AsleepInYorkshire wrote:Recently I have many many more dreams than I ever had in the past. And quite often they involve people from my very distant past. It's not the same as deja vu but it 's weird to say the least. I think it must be my brain working on old memories that never quite got "filed" correctly
I don't think the brain ever stops working on old memories, really. It picks up an old puzzle and shakes it about for a bit, to see whether thirty years of life's experiences have added any new accents or insights that might make sense of things. Only the other day, I was thinking about a university friend who failed to thrive and was eventually kicked out of college, and who (much later) found peace after he came out as gay.
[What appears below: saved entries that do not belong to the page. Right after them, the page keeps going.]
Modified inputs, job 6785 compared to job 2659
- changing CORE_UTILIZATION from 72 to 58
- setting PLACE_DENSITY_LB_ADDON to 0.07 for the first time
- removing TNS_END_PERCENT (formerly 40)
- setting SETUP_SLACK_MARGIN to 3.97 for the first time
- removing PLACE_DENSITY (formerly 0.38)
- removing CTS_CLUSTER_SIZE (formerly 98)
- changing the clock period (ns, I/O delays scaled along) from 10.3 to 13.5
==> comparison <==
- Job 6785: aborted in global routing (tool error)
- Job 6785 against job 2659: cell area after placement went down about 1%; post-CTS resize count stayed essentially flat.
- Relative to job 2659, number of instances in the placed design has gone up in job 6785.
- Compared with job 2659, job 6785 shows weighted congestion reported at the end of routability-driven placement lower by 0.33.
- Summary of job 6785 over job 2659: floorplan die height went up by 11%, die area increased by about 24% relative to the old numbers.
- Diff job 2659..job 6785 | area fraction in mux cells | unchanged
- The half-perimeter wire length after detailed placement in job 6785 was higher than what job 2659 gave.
**flow/design.v**
```verilog
`timescale 1ns / 1ps
module div_iter (
  input div_clk,
  input resetn,
  input div,
  input div_signed,
  input [31:0] x,
  input [31:0] y,
  output [31:0]s,
  output [31:0] r,
  output reg complete
  );
  wire s_sign;
  wire r_sign;
  wire [31:0] x_abs;
  wire [31:0] y_abs;
  assign s_sign = div_signed ? (x[31] ^ y[31]) : 1'b0;
  assign r_sign = div_signed ? x[31] : 1'b0;
  assign x_abs  = div_signed ? (x[31] ? ~x + 32'd1 : x) : x;
  assign y_abs  = div_signed ? (y[31] ? ~y + 32'd1 : y) : y;
  wire [63:0] op_x_tmp;
  wire [32:0] op_x_high;
  wire        op_x_update;
  wire [32:0] sub_res;
  wire [31:0] r_tmp;
  wire [31:0] s_tmp1;
  reg  [63:0] op_x;
  reg  [32:0] op_y;
  reg  [5:0]  count;
  reg  [31:0] s_tmp;
  always @ ( posedge div_clk )
  begin
    if(!resetn)
    begin
      complete <= 1'b0;
      count    <= 6'd0;
      s_tmp    <= 32'd0;
    end
    else if(div&&!complete)
    begin
      if(count == 6'd0)
      begin
        op_x <= {32'd0,x_abs};
        op_y <= {1'b0,y_abs};
      end
      else if(op_x_update)
      begin
        op_x <= {sub_res,op_x_tmp[30:0]};
      end
      else if(!op_x_update)
        op_x <= op_x_tmp;
      count <= count == 6'd32 ? 6'd0 : count + 6'd1;
      complete <= count == 6'd32 ? 1'b1 : complete;
      s_tmp <= {s_tmp1[31:1],op_x_update};
    end
    else if(complete)
      complete <= 1'b0;
  end
assign s_tmp1 = (count == 6'd0) ? s_tmp : s_tmp << 1;
assign op_x_tmp = (count == 6'd0 || count == 6'd1) ? op_x : op_x << 1;
assign op_x_high = op_x_tmp[63:31];
assign sub_res = op_x_high + ~op_y + 1;
assign op_x_update = ~sub_res[32];
assign r_tmp = complete ? op_x[62:31] : 32'd0;
assign s = div_signed ? (s_sign ? ~s_tmp + 32'd1 : s_tmp) : s_tmp;
assign r = div_signed ? (r_sign ? ~r_tmp + 32'd1 : r_tmp) : r_tmp;
endmodule  
```
==> flow/design.v <==
`timescale 1ns / 1ps
module gain_core #(
    parameter integer DWIDTH = 16,  
    parameter integer GWIDTH = 16,  
    parameter integer FBITS  = 12   
)(
    input  wire                     clk,
    input  wire                     rst_n,      
    input  wire                     ce,         
    input  wire                     en,         
    input  wire signed [DWIDTH-1:0] data_i,     
    input  wire signed [GWIDTH-1:0] data_gain,  
    output reg  signed [DWIDTH-1:0] data_o      
);
    wire signed [DWIDTH+GWIDTH-1:0] mult_raw;
    wire signed [DWIDTH+GWIDTH-1:0] mult_rounded;
    wire signed [DWIDTH+GWIDTH-1-FBITS:0] mult_scaled;
    localparam signed [DWIDTH-1:0] MAX_VAL = {1'b0, {(DWIDTH-1){1'b1}}};  
    localparam signed [DWIDTH-1:0] MIN_VAL = {1'b1, {(DWIDTH-1){1'b0}}};  
    assign mult_raw = data_i * data_gain;
    assign mult_rounded = mult_raw + (1 << (FBITS-1));
    assign mult_scaled = mult_rounded >>> FBITS;
    always @(posedge clk) begin
        if (!rst_n) begin
            data_o <= 0;
        end else if (ce) begin
            if (!en) begin
                data_o <= data_i;
            end else begin
                if (mult_scaled > MAX_VAL) begin
                    data_o <= MAX_VAL;
                end else if (mult_scaled < MIN_VAL) begin
                    data_o <= MIN_VAL;
                end else begin
                    data_o <= mult_scaled[DWIDTH-1:0];
                end
            end
        end
    end
endmodule
`timescale 1ns / 1ps
module axis_gain_wrapper #(
    parameter integer C_S_AXI_DATA_WIDTH = 32,
    parameter integer C_S_AXI_ADDR_WIDTH = 4,
    parameter integer AUDIO_WIDTH        = 16,
    parameter integer GAIN_FBITS         = 12
)(
    input  wire aclk,
    input  wire aresetn,
    input  wire [31:0] s_axis_tdata,
    input  wire        s_axis_tlast,
    input  wire        s_axis_tvalid,
    output wire        s_axis_tready,
    output wire [31:0] m_axis_tdata,
    output wire        m_axis_tlast,
    output wire        m_axis_tvalid,
    input  wire        m_axis_tready,
    input  wire [C_S_AXI_ADDR_WIDTH-1:0] s_axi_awaddr,
    input  wire                          s_axi_awvalid,
    output reg                           s_axi_awready,
    input  wire [C_S_AXI_DATA_WIDTH-1:0] s_axi_wdata,
    input  wire [3:0]                    s_axi_wstrb,
    input  wire                          s_axi_wvalid,
    output reg                           s_axi_wready,
    output reg  [1:0]                    s_axi_bresp,
    output reg                           s_axi_bvalid,
    input  wire                          s_axi_bready,
    input  wire [C_S_AXI_ADDR_WIDTH-1:0] s_axi_araddr,
    input  wire                          s_axi_arvalid,
    output reg                           s_axi_arready,
    output reg  [C_S_AXI_DATA_WIDTH-1:0] s_axi_rdata,
    output reg  [1:0]                    s_axi_rresp,
    output reg                           s_axi_rvalid,
    input  wire                          s_axi_rready
);
    reg [31:0] reg_control;
    reg [31:0] reg_gain_l;
    reg [31:0] reg_gain_r;
    wire [1:0] addr_w = s_axi_awaddr[3:2];
    wire [1:0] addr_r = s_axi_araddr[3:2];
    always @(posedge aclk) begin
        if (!aresetn) begin
            s_axi_awready <= 1'b0;
            s_axi_wready  <= 1'b0;
            s_axi_bvalid  <= 1'b0;
            s_axi_bresp   <= 2'b00;
            reg_control <= 32'b0;
            reg_gain_l  <= 32'h0000_1000;  
            reg_gain_r  <= 32'h0000_1000;
        end else begin
            if (!s_axi_awready && s_axi_awvalid && s_axi_wvalid) begin
                s_axi_awready <= 1'b1;
                s_axi_wready  <= 1'b1;
                case (addr_w)
                    2'h0: reg_control <= s_axi_wdata;
                    2'h1: reg_gain_l  <= s_axi_wdata;
                    2'h2: reg_gain_r  <= s_axi_wdata;
                    default: ;
                endcase
            end else begin
                s_axi_awready <= 1'b0;
                s_axi_wready  <= 1'b0;
            end
            if (s_axi_awready && !s_axi_bvalid) begin
                s_axi_bvalid <= 1'b1;
                s_axi_bresp  <= 2'b00;
            end else if (s_axi_bready) begin
                s_axi_bvalid <= 1'b0;
            end
        end
    end
    always @(posedge aclk) begin
        if (!aresetn) begin
            s_axi_arready <= 1'b0;
            s_axi_rvalid  <= 1'b0;
            s_axi_rdata   <= 32'b0;
            s_axi_rresp   <= 2'b00;
        end else begin
            if (!s_axi_arready && s_axi_arvalid) begin
                s_axi_arready <= 1'b1;
                s_axi_rvalid  <= 1'b1;
                case (addr_r)
                    2'h0: s_axi_rdata <= reg_control;
                    2'h1: s_axi_rdata <= reg_gain_l;
                    2'h2: s_axi_rdata <= reg_gain_r;
                    default: s_axi_rdata <= 32'b0;
                endcase
            end else begin
                s_axi_arready <= 1'b0;
                if (s_axi_rvalid && s_axi_rready)
                    s_axi_rvalid <= 1'b0;
            end
        end
    end
    reg valid_d;
    reg last_d;
    wire stream_ready = m_axis_tready || !valid_d;
    assign s_axis_tready = stream_ready;
    assign m_axis_tvalid = valid_d;
    assign m_axis_tlast  = last_d;
    wire core_ce     = stream_ready;
    wire gain_enable = reg_control[0];
    gain_core #(
        .DWIDTH(AUDIO_WIDTH),
        .GWIDTH(16),
        .FBITS (GAIN_FBITS)
    ) u_gain_l (
        .clk       (aclk),
        .rst_n     (aresetn),
        .ce        (core_ce),
        .en        (gain_enable),
        .data_i    (s_axis_tdata[15:0]),
        .data_gain (reg_gain_l[15:0]),
        .data_o    (m_axis_tdata[15:0])
    );
    gain_core #(
        .DWIDTH(AUDIO_WIDTH),
        .GWIDTH(16),
        .FBITS (GAIN_FBITS)
    ) u_gain_r (
        .clk       (aclk),
        .rst_n     (aresetn),
        .ce        (core_ce),
        .en        (gain_enable),
        .data_i    (s_axis_tdata[31:16]),
        .data_gain (reg_gain_r[15:0]),
        .data_o    (m_axis_tdata[31:16])
    );
    always @(posedge aclk) begin
        if (!aresetn) begin
            valid_d <= 1'b0;
            last_d  <= 1'b0;
        end else if (stream_ready) begin
            valid_d <= s_axis_tvalid;
            last_d  <= s_axis_tlast;
        end
    end
endmodule
Settings: LEC_CHECK=0, CAP_MARGIN=30, CELL_PAD_IN_SITES_GLOBAL_PLACEMENT=1, CORE_ASPECT_RATIO=0.5, CORE_MARGIN=2, CORE_UTILIZATION=58, CTS_CLUSTER_DIAMETER=167, CTS_CLUSTER_SIZE=66, MAX_ROUTING_LAYER=met4, PLACE_DENSITY=0.37, SETUP_SLACK_MARGIN=-0.73, SLEW_MARGIN=20, TNS_END_PERCENT=60; clock period 12.2 ns.
run.sh (not shown) runs the stock make flow with config.mk's settings and CLKGATE_MAP_FILE=.
Next try:
- CAP_MARGIN: 30 -> 20
- CELL_PAD_IN_SITES_GLOBAL_PLACEMENT: 1 -> unset
- CORE_ASPECT_RATIO: 0.5 -> unset
- CORE_UTILIZATION: 58 -> 52
- CTS_CLUSTER_DIAMETER: 167 -> unset
- CTS_CLUSTER_SIZE: 66 -> 97
- MAX_ROUTING_LAYER: met4 -> unset
- PLACE_DENSITY: 0.37 -> unset
- SETUP_SLACK_MARGIN: -0.73 -> unset
- TNS_END_PERCENT: 60 -> unset
- clock period: 12.2 -> 9.4 ns (I/O delays scaled with it)
Outcome: The changed run ran to the end with no violations; utilization went down by 6.3 points; sequential share of layout area went down by 0.26 points; sequential cell count stays the same; clock skew went up by 3.6 ps; clock-buffer cell count is unchanged; power went up by 33%; worst hold slack is worse by 3.4 ps; final area went up by 2.3%; cell count went up by 4.1%; wire length went up by 4.9%; global-route usage went down by 3.2 points.
Next try:
- CORE_UTILIZATION: 52 -> 66
- CTS_CLUSTER_DIAMETER: unset -> 218
- CTS_CLUSTER_SIZE: 97 -> 31
- clock period: 9.4 -> 6.67 ns (I/O delays scaled with it)
The changed run completed, yet does not pass: negative setup slack.
Setup slack gets worse by 1300 ps.
Synthesized area stays the same.
Total power went up by 73%.
Clock power went up by 44%.
Final cell count went up by 5.1%.
Next try:
- CORE_UTILIZATION: 66 -> 57
- CTS_CLUSTER_DIAMETER: 218 -> unset
- CTS_CLUSTER_SIZE: 31 -> unset
- clock period: 6.67 -> 4.34 ns (I/O delays scaled with it)
Effect: The new run completed and failed the layout checks on negative setup slack; die size rose by 15%; synthesized area does not change; total power rose by 51%; sequential share of layout area hardly moves.
Power figures rest on the tool's default switching activity, not on a simulated workload.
And suddenly the connections all made sense.
For my own part, I had a time, more than forty years ago, when life was one long succession of police cars and ambulances - some of the latter coming for me!
![Shocked :shock:](./images/smilies/icon_eek.gif)
I was living with somebody else's severe mental illness, and at that time I was too busy coping with day-to-day survival to be able to look at things in big-picture reasoned detail. But four decades on, the pieces are starting to fall into place and I can see why things got that bad, and why I did the only thing possible by exiting that situation as soon as the medical profession was able to take over the situation. (It did, and with long-term success for that person, who at least has some stability now, although she'll never be well.)
But every three or four years, the memories still return and shake me about for a week or two, and each time I learn a little bit more. I've read a fair bit about delayed onset PTSD recently, and I think I'm probably on the less extreme levels of that phenomenon. Credit, too, to the BBC's remarkable mental health series from 2018. David Harewood's hugely courageous Psychosis and Me (
https://vimeo.com/336875652) was like somebody opening the curtains on a room that I'd always supposed would remain dark for ever. I suppose my mind is still slowly adjusting to the light? Might take a while longer, but hey, the brain is still working on it.
But heck, I'm wandering off the subject. Thanks to everyone.